John 17:2 — καθὼς ἔδωκας αὐτῷ ἐξουσίαν πάσης σαρκός, ἵνα πᾶν ὃ δέδωκας αὐτῷ δώσῃ αὐτοῖς ζωὴν αἰώνιον.

ἐξουσίαν πάσης σαρκός ("authority over all flesh"). ἐξουσία is "authority, rightful power"; πάσης σαρκός ("of all flesh") is a Semitic idiom for the whole human race (cf. the same idiom in Gen 6:12 and elsewhere in the Old Testament). The Father gave (ἔδωκας, aorist) the Son authority over all humanity. This universal authority is the same dominion the risen Son will declare in Matthew 28:18 ("all authority in heaven and on earth has been given to me"). Here it is stated with a saving aim: the Son holds authority over all flesh in order to give eternal life to a definite people within it.

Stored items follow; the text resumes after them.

==> config.mk <==
export PLATFORM = sky130hd
export DESIGN_NAME = vending_machine_gen
export DESIGN_NICKNAME = d
export VERILOG_FILES = /design/src/rtl/vending_machine_gen.sv
export SDC_FILE = /design/constraint.sdc
export NUM_CORES = 1
export LEC_CHECK = 0
export BUFFER_PORTS_ARGS = -buffer_cell sky130_fd_sc_hd__buf_2
export CORE_ASPECT_RATIO = 0.5
export CORE_MARGIN = 2
export CORE_UTILIZATION = 68
export DETAILED_ROUTE_END_ITERATION = 12
export PLACE_DENSITY_LB_ADDON = 0.15
export SLEW_MARGIN = 10
export SYNTH_ARGS = -nofsm -noshare
export SYNTH_HDL_FRONTEND = slang
export SYNTH_SLANG_ARGS = --single-unit
==> constraint.sdc <==
create_clock -name clock -period 10.7 [get_ports clock]
set_clock_uncertainty 0.2 [all_clocks]
set_input_delay 1.07 -clock clock [delete_from_list [all_inputs] [get_ports clock]]
set_output_delay 1.07 -clock clock [all_outputs]
set_load 0.05 [all_outputs]
==> src/rtl/vending_machine_gen.sv <==
// Parameterised vending machine: per-item stock, coin credit, change payout.
// Ports:
//   clock, reset (async, active high)
//   item_number  : item select, latched on the first accepted coin
//   nickel_in, dime_in, quarter_in : coin inputs (exactly one = valid coin)
//   cancel       : refund credit while collecting
//   restock      : reload all stock counters (IDLE, no coin present)
//   dispense     : one-cycle delivery pulse
//   nickel_out, dime_out : one change coin per cycle
//   coin_reject  : last cycle's coin(s) were not credited
//   credit       : accumulated credit in cents
//   sold_out     : stock of item_number is zero
//   busy         : dispensing or paying change
module vending_machine_gen #(
  parameter int ITEM_W     = 4,
  parameter int CREDIT_W   = 8,
  parameter int PRICE_BASE = 15,
  parameter int PRICE_STEP = 5,
  parameter int STOCK_W    = 4,
  parameter int STOCK_INIT = 5
) (
  input  logic                clock,
  input  logic                reset,
  input  logic [ITEM_W-1:0]   item_number,
  input  logic                nickel_in,
  input  logic                dime_in,
  input  logic                quarter_in,
  input  logic                cancel,
  input  logic                restock,
  output logic                dispense,
  output logic                nickel_out,
  output logic                dime_out,
  output logic                coin_reject,
  output logic [CREDIT_W-1:0] credit,
  output logic                sold_out,
  output logic                busy
);

  localparam int NUM_ITEMS = 2 ** ITEM_W;
  localparam int PRICE_MAX = PRICE_BASE + (NUM_ITEMS - 1) * PRICE_STEP;
  localparam int CREDIT_LIM = 2 ** CREDIT_W;

  // Worst-case credit is just under the top price plus one quarter.
  if ((PRICE_BASE % 5 != 0) || (PRICE_STEP % 5 != 0) ||
      ((PRICE_MAX + 25) % 5 != 0) ||
      (PRICE_BASE >= CREDIT_LIM) || (PRICE_STEP >= CREDIT_LIM) ||
      (PRICE_MAX + 25 >= CREDIT_LIM)) begin : g_bad_params
    $error("vending_machine_gen: illegal price parameters");
  end

  typedef enum logic [1:0] {
    S_IDLE,
    S_COLLECT,
    S_DISPENSE,
    S_CHANGE
  } state_t;

  function automatic logic [CREDIT_W-1:0] price_of(
    input logic [ITEM_W-1:0] idx
  );
    int p;
    p = PRICE_BASE + int'(idx) * PRICE_STEP;
    return p[CREDIT_W-1:0];
  endfunction

  state_t               r_state;
  state_t               w_state_nxt;
  logic [CREDIT_W-1:0]  r_credit;
  logic [CREDIT_W-1:0]  w_credit_nxt;
  logic [CREDIT_W-1:0]  r_change;
  logic [CREDIT_W-1:0]  w_change_nxt;
  logic [ITEM_W-1:0]    r_item;
  logic [ITEM_W-1:0]    w_item_nxt;
  logic                 r_reject;
  logic                 w_reject_nxt;
  logic [STOCK_W-1:0]   r_stock [NUM_ITEMS];

  logic [2:0]           w_coins;
  logic                 w_any;
  logic                 w_valid;
  logic                 w_multi;
  logic [CREDIT_W-1:0]  w_value;
  logic [CREDIT_W-1:0]  w_sum;
  logic [CREDIT_W-1:0]  w_pay;
  logic [STOCK_W-1:0]   w_sel_stock;
  logic                 w_dec;
  logic                 w_restock;

  assign w_coins     = {quarter_in, dime_in, nickel_in};
  assign w_any       = |w_coins;
  assign w_valid     = $onehot(w_coins);
  assign w_multi     = w_any & ~w_valid;
  assign w_sum       = r_credit + w_value;
  assign w_sel_stock = r_stock[item_number];
  assign w_pay       = (r_change >= CREDIT_W'(10)) ?
                       CREDIT_W'(10) : CREDIT_W'(5);

  always_comb begin
    w_value = '0;
    case (w_coins)
      3'b001:  w_value = CREDIT_W'(5);
      3'b010:  w_value = CREDIT_W'(10);
      3'b100:  w_value = CREDIT_W'(25);
      default: w_value = '0;
    endcase
  end

  always_ff @(posedge clock or posedge reset) begin
    if (reset) begin
      r_state  <= S_IDLE;
      r_credit <= '0;
      r_change <= '0;
      r_item   <= '0;
      r_reject <= 1'b0;
    end else begin
      r_state  <= w_state_nxt;
      r_credit <= w_credit_nxt;
      r_change <= w_change_nxt;
      r_item   <= w_item_nxt;
      r_reject <= w_reject_nxt;
    end
  end

  always_comb begin
    w_state_nxt  = r_state;
    w_credit_nxt = r_credit;
    w_change_nxt = r_change;
    w_item_nxt   = r_item;
    w_reject_nxt = 1'b0;
    w_dec        = 1'b0;
    w_restock    = 1'b0;
    unique case (r_state)
      S_IDLE: begin
        if (w_multi) begin
          w_reject_nxt = 1'b1;
        end else if (w_valid) begin
          if (w_sel_stock == '0) begin
            w_reject_nxt = 1'b1;
          end else begin
            w_item_nxt   = item_number;
            w_credit_nxt = w_value;
            if (w_value >= price_of(item_number))
              w_state_nxt = S_DISPENSE;
            else
              w_state_nxt = S_COLLECT;
          end
        end else if (restock) begin
          w_restock = 1'b1;
        end
      end
      S_COLLECT: begin
        if (cancel) begin
          // Any coin alongside cancel is bounced, not refunded.
          w_change_nxt = r_credit;
          w_credit_nxt = '0;
          w_state_nxt  = S_CHANGE;
          w_reject_nxt = w_any;
        end else if (w_multi) begin
          w_reject_nxt = 1'b1;
        end else if (w_valid) begin
          w_credit_nxt = w_sum;
          if (w_sum >= price_of(r_item))
            w_state_nxt = S_DISPENSE;
        end
      end
      S_DISPENSE: begin
        w_reject_nxt = w_any;
        w_dec        = 1'b1;
        w_change_nxt = r_credit - price_of(r_item);
        w_credit_nxt = '0;
        if (r_credit != price_of(r_item))
          w_state_nxt = S_CHANGE;
        else
          w_state_nxt = S_IDLE;
      end
      S_CHANGE: begin
        w_reject_nxt = w_any;
        if (r_change <= w_pay) begin
          w_change_nxt = '0;
          w_state_nxt  = S_IDLE;
        end else begin
          w_change_nxt = r_change - w_pay;
        end
      end
      default: w_state_nxt = S_IDLE;
    endcase
  end

  always_ff @(posedge clock or posedge reset) begin
    if (reset) begin
      for (int i = 0; i < NUM_ITEMS; i++)
        r_stock[i] <= STOCK_W'(STOCK_INIT);
    end else if (w_restock) begin
      for (int i = 0; i < NUM_ITEMS; i++)
        r_stock[i] <= STOCK_W'(STOCK_INIT);
    end else if (w_dec) begin
      r_stock[r_item] <= r_stock[r_item] - STOCK_W'(1);
    end
  end

  // Pulses come straight from registers, so they cannot glitch.
  assign dispense    = (r_state == S_DISPENSE);
  assign dime_out    = (r_state == S_CHANGE) &&
                       (r_change >= CREDIT_W'(10));
  assign nickel_out  = (r_state == S_CHANGE) &&
                       (r_change != '0) &&
                       (r_change < CREDIT_W'(10));
  assign coin_reject = r_reject;
  assign credit      = r_credit;
  assign busy        = (r_state == S_DISPENSE) ||
                       (r_state == S_CHANGE);
  assign sold_out    = ~reset & (w_sel_stock == '0);

endmodule

Yosys cells after proc, flatten, opt, wreduce, memory -nomap -nowiden. Index checks and enable logic that the tools add are counted.

Eq/ne operators: 16. Magnitude comparators: 8. Add/subtract/negate cells: 8. Bitwise operators: 8. Mux-type cells: 45. $mul: 2. Reductions and logical operators: 17.

Operator list (count): 64-bit 2-to-1 mux (2); 64-bit bitwise mux (1); 8-bit 2-to-1 mux (8); 8-bit one-hot mux with 3 select lines (2); 4-bit binary-select mux with 4-bit select (2); 4-bit 2-to-1 mux (6); 2-bit 2-to-1 mux (10); 4-bit by 7-bit adder with 8-bit output, first input constant (2); 4-bit demux with 4-bit select (1); 8-bit greater-or-equal comparator (2); 5-bit one-hot mux with 3 select lines (1); 4-bit by 3-bit multiplier with 7-bit output, second input constant (2); 5-bit greater-or-equal comparator, second input constant (2); 1-bit 2-to-1 mux (10); 2-bit inequality test, second input constant (5); 4-bit NOT with 5-bit output (2); 3-bit inequality test, second input constant (3); 8-bit adder (1); 8-bit by 4-bit greater-or-equal comparator with 1-bit output, second input constant (1); 8-bit by 4-bit less-or-equal comparator with 1-bit output (1); 8-bit by 4-bit less-than comparator with 1-bit output, second input constant (1); 8-bit inequality test (1); 2-bit one-hot mux with 4 select lines (1); 8-bit nonzero test (1); other kinds (26) (36).

Register bits: 87. Output and inout bits: 14. Word-level logic and storage cells: 125. Input bits: 11.

Logic depth before layout (Yosys ltp). Gate-level depths: netlist of the first run.

Depth in word-level cells: 9. Gate-level depth with buffers: 17. Depth with buffers taken out: 17.

Worst setup path after synthesis of the first run. Ideal clock, no wire load.

Kind: register to register. Start: register r_item[1]. End: register r_change[7]. Setup slack: 6538 ps. Period minus slack after synthesis: 4162 ps. Required time: 10374 ps. Buffers on the path: 2. Arrival: 3836 ps. Setup time: 126 ps. Stages on the path, launching flop included: 15. Cell sequence: dfrtp_1 > clkbuf_1 > buf_1 > inv_1 > fa_1 > ha_1 > a21o_1 > a21oi_1 > xor2_1 > ha_1 > or3_1 > o21ai_0 > a211oi_1 > o21a_1 > o32a_1.

Word-level cells in the longest chain between the ends: 4.

Ends and longest elaborated chain: start: declaration (line 72) `logic [ITEM_W-1:0] r_item;`; start signal: assignment (line 119) `r_item <= w_item_nxt;`; 4-bit by 3-bit multiplier with 7-bit output (line 62) `p = PRICE_BASE + int'(idx) * PRICE_STEP;`; 4-bit by 7-bit adder with 8-bit output (line 62); 8-bit subtractor (line 169) `w_change_nxt = r_credit - price_of(r_item);`; 8-bit one-hot mux with 3 select lines (line 132) `unique case (r_state)`; end signal: assignment (line 118) `r_change <= w_change_nxt;`; end: declaration (line 70) `logic [CREDIT_W-1:0] r_change;`.

Every way passes these cells. A chain may end at the register's enable or synchronous reset.

Worst setup path after layout of the first run.
Start: register r_item[0]. End: register r_change[7].

Same word-level chain as after synthesis.

==> flow_metrics.py, run 1 <==
metrics = {
    "yosys": {
        "synthMuxAreaShare_pct": 12.10,
        "synth-edff-count": 0,
        "ys_seq_area_share_pct": 35.73,
        "synth_top_cell_by_area": "dfrtp_1",
        "synth_warnings": 0,
        "ys_async_sr_fraction_pct": 100.0,
        "synthSimpleGateAreaFrac_pct": 16.75,
        "synth-adder-area-share_pct": 12.50,
        "yosys-top-cells-count": "nor2_1, dfrtp_1, nand2_1, ha_1, inv_1",
        "synth_fp_nets": 712,
        "yosys_most_used_dff": "dfrtp_1",
        "ys_seq_elements": 87,
        "synth_area_mm2": 0.006206,
        "synth-xor-area-share_pct": 2.944,
        "syn_inst": 644,
        "synthTopCellsByArea": "dfrtp_1, dfstp_2, ha_1",
        "synth.distinct_cells": 61,
        "yosysMostFrequentCell": "nor2_1",
        "synth_compound_gate_area_share_pct": 15.26,
        "synth.avg_cell_area_um2": 9.637,
        "post-synth-top-area-fraction_pct": 22.18,
        "synth_top_family_by_area": "simple AND/OR/NAND/NOR gates",
    },
    "die": {
        "initial_core_util_pct": 70.53,
        "die_h_um": 71.55,
        "fp.dieW_um": 139.1,
        "num_io_pins": 25,
        "num_rows": 24,
        "die_area_mm2": 0.009953,
        "core_mm2": 0.008798,
    },
    "sta": {
        "slew_viol_final": 0,
        "rsz0062_at_grt": "no",
        "setup_tns_ns": 0,
        "setup_viol_count_final": 0,
        "fmax_mhz": 214.3,
        "setup_ws_ns": 6.034,
        "tightestPinTransition_ns": 1.127,
        "fin_crit_sh_pct": 43.61,
        "hold_violations": 0,
        "fin_crit_ns": 4.666,
        "fin_hold_ws_ns": 0.3187,
        "relSlewSlack_pct": 24.88,
    },
    "pwr": {
        "p_total_mw": 2.454,
        "peakVddDrop_uv": 258.1,
        "power_density_mw_per_mm2": 364.5,
        "leakagePower_nw": 3.132,
    },
    "worst_setup_path": {
        "rrSetupSlack_ns": 6.03,
        "cp_cell_sequence": "inv_1 > ha_1 > fa_1 > a21o_1 > a21oi_1 > xor2_1 > ha_1 > or3_1 > o21ai_0 > a211oi_1 > o21a_1 > o32a_1",
        "slowest_delay_ns": 1.09,
        "crit_required_ns": 10.73,
        "cp-end-kind": "register",
        "cp.arrival_ns": 4.70,
        "cp_max_fo": 20,
        "crit_family": "adder cells",
        "crit_path_frequent_cell": "ha_1",
        "worstSetupPathType": "register to register",
        "start_kind": "register",
        "cpMaxStageDelayCell": "dfrtp_1",
        "timing.critical_path.buf_inv": 1,
    },
    "place": {
        "placed_cells": 767,
        "dpl_cell_area_mm2": 0.006395,
        "portBuffers": 24,
        "dp_slack_ns": 6.022,
        "place_hpwl_um": 11350,
        "place_congestion": 0.9597,
    },
    "cells_and_area": {
        "num_antenna_cells": 0,
        "fin_util_pct": 76.52,
        "area_growth_syn_to_layout_pct": 8.488,
        "multi_input_area_mm2": 0.003696,
        "fin_cells": 783,
        "layout.nets": 729,
        "nFillCells": 591,
        "drive_gt1_share_pct": 16.52,
        "finalInstanceArea_mm2": 0.006733,
        "regArea_mm2": 0.002217,
    },
    "routing": {
        "drt_iter0_markers": 514,
        "wl_per_cell_um": 20.69,
        "via_per_inst": 6.724,
        "ant_nets": 0,
        "route.detailed.drc": 0,
        "drtPass1Iterations": 6,
        "vias": 5265,
        "wirelength_um": 16200,
    },
    "min_path": {
        "hold_class": "register to register",
    },
    "clocking": {
        "clkLatencyLatePin_ns": 0.35,
        "cts_inserted_buffers": 9,
        "holdBufCountCts": 0,
        "cts_root_buf": "clkbuf_16",
        "htree_levels": 3,
        "cts.clk_slew.worst_paths_ns": 0.07,
        "postCtsSetupBuffers": 0,
        "clk_path_buf_depth": 2,
        "cts_tree": "built",
        "cts_resized": 0,
        "cts.sink_count": 87,
    },
    "global_route": {
        "grt_pass1_vias": 5085,
        "antenna_found_initial": 0,
        "grt_pass1_wl_um": 26610,
        "grt_max_degree": 88,
        "gr-total-overflow": 0,
        "grt_usage_pct": 34.16,
    },
    "status": {
        "outcome": "finished, final reports clean",
    },
    "job": {
        "maxCapViolations": 0,
    },
}
==> final timing paths <==
| path | to | cells after the start | startpoint |
|---|---|---|---|
| setup / recovery | r_change[7] | 12 | r_item[0] |
| hold / removal | r_stock[34] | 2 | r_stock[34] |
| setup reg to reg | r_change[7] | 12 | r_item[0] |
| hold reg to reg | r_stock[34] | 2 | r_stock[34] |
| max in group asynchronous | coin_reject | 3 | reset |
| min in group asynchronous | r_stock[63] | 3 | reset |
==> sequential cells by signal, indices dropped and copies added (netlist names) <==
signal,cells
r_change,8
r_stock,64
coin_reject,1
r_state,2
credit,8
r_item,4
==> layout make-up <==
type	count	share of cell area, %
clock buffer	10	3.550
clock inverter	6	1.468
inverter	45	2.527
multi-input combinational	488	54.90
sequential	87	32.93
tap	117	2.174
timing repair buffer	30	2.453
==> report_power, final <==
group          total (mW)  switching, mW  leakage [nW]  internal (mW)
logic                1.43          0.857          1.93          0.569
registers           0.672          0.177          1.04          0.494
clock network       0.357          0.142         0.163          0.215
total                2.45           1.18          3.13           1.28
==> placed cells by master (no fill, tap or decap), types with 5 or more instances in the layout <==
master / netlist / routed
a21oi_1: 40 / 40
buf_2: 2 / 24
nand3_1: 18 / 18
xor2_1: 6 / 6
a221oi_1: 5 / 5
mux4_2: 21 / 21
dfstp_2: 32 / 32
nor4_1: 12 / 12
buf_4: 0 / 6
mux2i_1: 18 / 18
dfrtp_1: 55 / 55
o22ai_1: 5 / 5
nand2_1: 51 / 51
or4_1: 5 / 5
nor3_1: 13 / 13
o211ai_1: 35 / 35
inv_1: 43 / 42
nand2b_1: 5 / 5
o21ai_0: 26 / 26
fa_1: 7 / 7
xnor2_1: 13 / 13
nand4_1: 8 / 8
clkbuf_16: 0 / 9
nor2b_1: 11 / 11
nor2_1: 75 / 75
or3_1: 5 / 5
a31oi_1: 5 / 5
ha_1: 50 / 50
==> kinds of logic after synthesis <==
logic type      count (synthesis)
compound gates                147
fa+ha+maj                      58
flops                          87
mux                            45
xor+xnor                       20
buf+inv                        69
simple gates                  218
==> layer usage <==
layer	wire, um	GRT usage (%)	vias up
met5	0	0	-
met2	7474	56.65	276
met3	1385	7.353	29
met4	273	10.21	0
met1	7069	46.39	2565
li1	-	-	2395
==> worst min-delay path, stage by stage, from the launching register on <==
cell and delay, ns:
dfstp_2 0.38, nand2_1 0.05, o211ai_1 0.08
Power figures use the tool's default switching activity.
==> inputs of run 2 (changes only) <==
CORE_UTILIZATION = 57   (was 68)
clock period = 4.1 ns   (was 10.7 ns; I/O delays follow)
==> run 2 against run 1 <==
Against the previous run:
- utilization shrank 11 points
- cell count grew 4.0%
- register-to-register slack lost 5.6 ns
- die area grew 18%
- hold slack lost 0.24 ns
- non-clock buffer count grew 8
- total power grew to 2.6 times the previous value
- largest power group unchanged
- highest routed layer unchanged
==> flow_metrics.py, run 2 (same netlist as run 1, synthesis figures left out) <==
metrics = {
    "cells_and_area": {
        "num_antenna_cells": 0,
        "finalInstanceArea_mm2": 0.006798,
        "largest_register_ffs": 64,
        "largest-register": "r_stock",
        "area_growth_syn_to_layout_pct": 9.536,
        "layout.nets": 737,
        "layout_common_cells": "nor2_1, dfrtp_1, nand2_1",
        "mostFrequentLayoutCell": "nor2_1",
        "drive_gt1_share_pct": 17.51,
    },
    "die": {
        "initial_core_util_pct": 59.62,
        "fp.dieW_um": 151.6,
        "core_mm2": 0.01041,
        "die_area_mm2": 0.01179,
        "num_io_pins": 25,
        "num_rows": 26,
        "die_h_um": 77.78,
    },
    "clocking": {
        "cts.clk_slew.worst_paths_ns": 0.06,
        "cts_tree": "built",
        "cts_inserted_buffers": 9,
        "htree_levels": 3,
        "postCtsSetupBuffers": 0,
        "clk_path_buf_depth": 2,
        "clkLatencyLatePin_ns": 0.35,
        "cts_root_buf": "clkbuf_16",
        "cts.sink_count": 87,
        "cts_resized": 0,
        "holdBufCountCts": 0,
    },
    "routing": {
        "via_per_inst": 6.323,
        "wirelength_um": 15880,
        "vias": 5147,
        "drtPass1Iterations": 5,
        "wl_per_cell_um": 19.50,
        "route.detailed.drc": 0,
        "ant_nets": 0,
        "drt_iter0_markers": 566,
    },
    "sta": {
        "rsz0062_at_grt": "no",
        "fmax_mhz": 271.7,
        "slew_viol_final": 0,
        "hold_violations": 0,
        "setup_tns_ns": 0,
        "setup_viol_count_final": 0,
        "fin_crit_sh_pct": 89.76,
        "fin_crit_ns": 3.680,
        "relSlewSlack_pct": 34.30,
        "tightestPinTransition_ns": 0.9844,
    },
    "global_route": {
        "grt_pass1_vias": 5115,
        "grt_usage_pct": 29.15,
        "grt_max_degree": 56,
        "antenna_found_initial": 0,
        "gr-total-overflow": 0,
        "grt_pass1_wl_um": 26620,
    },
    "job": {
        "maxCapViolations": 0,
    },
    "pwr": {
        "power_density_mw_per_mm2": 927.0,
        "p_total_mw": 6.302,
        "peakVddDrop_uv": 479.3,
        "leakagePower_nw": 3.160,
    },
    "worst_setup_path": {
        "r2r-start": "r_item[0]",
        "cp_max_fo": 6,
        "cp-end-kind": "register",
        "start_kind": "register",
        "timing.critical_path.from": "r_item[0]",
        "cp.arrival_ns": 3.71,
        "crit_required_ns": 4.13,
        "worstSetupPathType": "register to register",
    },
    "place": {
        "dpl_cell_area_mm2": 0.006484,
        "portBuffers": 24,
        "place_hpwl_um": 11540,
        "place_congestion": 0.9100,
    },
    "status": {
        "outcome": "finished, final reports clean",
    },
    "min_path": {
        "hold_class": "input pin to asynchronous set/reset pin",
    },
}
run 2: cell count changes in the layout (fill, tap and decap cells not counted), sizes merged:
cell,before,now
bufinv,2,1
clkinv,2,3
buf,30,38
run 2: layout make-up:
class	count	area, um2
Clock buffer	10	239.0
Clock inverter	6	75.07
Fill cell	872	3612
Inverter	45	170.2
Multi-Input combinational cell	488	3696
Sequential cell	87	2217
Tap cell	140	175.2
Timing Repair Buffer	38	225.2
run 2: worst max-delay path, cell delays in order, from the launching register on:
cell	delay [ns]
dfrtp_1	0.43
inv_1	0.16
ha_1	0.37
fa_1	0.42
a21o_1	0.18
a21oi_1	0.16
xor2_1	0.22
ha_1	0.31
or3_1	0.36
o21ai_0	0.13
a211oi_1	0.09
o21a_1	0.18
o32a_1	0.34
run 2: through the flow:
step / setup WS, ns / util, % / instances / hold slack [ns]
finish: 0.4197 / 65.30 / 814 / 0.07410
global route: 0.2404 / 65.30 / 814 / 0.1495
CTS: 0.4207 / 65.30 / 814 / 0.09744
detailed placement: 0.3218 / 62.28 / 798 / 0.3013
global placement: 0.3545 / 62.28 / 798 / 0.2952
floorplan: 0.09356 / - / 644 / 0.2843
run 2: routing by layer:
| layer | global-route usage, % | part of all wire (%) | vias to the layer above |
|---|---|---|---|
| met5 | 0 | 0 | - |
| met4 | 6.296 | 0.99 | 0 |
| met3 | 7.000 | 7.4 | 13 |
| met2 | 46.47 | 47 | 214 |
| met1 | 40.78 | 45 | 2507 |
| li1 | - | - | 2413 |
run 2: final timing paths:
path	endpoint	depth (start not counted)	slack, ns
max in group asynchronous	r_stock[52]	3	2.78
max reg2reg	r_change[7]	12	0.42
min in group clock	r_item[3]	3	0.21
min reg2reg	r_stock[6]	2	0.31
min	r_stock[61]	2	0.07
max	r_change[7]	12	0.42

ἵνα πᾶν ὃ δέδωκας αὐτῷ ("so that [to] all whom you have given him"). Note the verb tense shift: the authority was given (ἔδωκας, aorist, a past grant), but the people "you have given" him is a perfect (δέδωκας) — an abiding gift with continuing result. The construction is striking: a neuter singular, "all that" (πᾶν ὅ), names the given ones first as a single collective whole, before the sentence resolves into the masculine plural "to them" (αὐτοῖς). The people given to the Son are seen as one body and as the individuals composing it. This "giving" of a people by the Father to the Son is a major Johannine motif: "All that the Father gives me will come to me" (6:37); "this is the will of him who sent me, that I should lose nothing of all that he has given me" (6:39); and it recurs across this very prayer (17:6, 9, 24). The Father's gift of a people to the Son lies behind the Son's saving work.

δώσῃ αὐτοῖς ζωὴν αἰώνιον ("he may give them eternal life"). The purpose of the Son's authority is gift: he gives (δώσῃ, aorist subjunctive) eternal life. The verb "give" runs through the verse like a thread — the Father gives authority, the Father gives a people, the Son gives life. Salvation is, from first to last, gift. (For the doctrine of the Father's electing gift of a people to the Son and the Son's bestowal of eternal life, see Soteriology.)

John 17:3 — αὕτη δέ ἐστιν ἡ αἰώνιος ζωὴ ἵνα γινώσκωσι σὲ τὸν μόνον ἀληθινὸν θεὸν καὶ ὃν ἀπέστειλας Ἰησοῦν Χριστόν.

αὕτη … ἐστιν ἡ αἰώνιος ζωή ("and this is eternal life"). Verse 3 is, in effect, a parenthetical definition embedded in the prayer. Having said the Son gives "eternal life" (v. 2), Jesus now defines what that life is. The demonstrative αὕτη ("this") points forward to the ἵνα clause: eternal life consists in knowing. Eternal life is not first a quantity of duration but a quality of relationship — a living knowledge of God.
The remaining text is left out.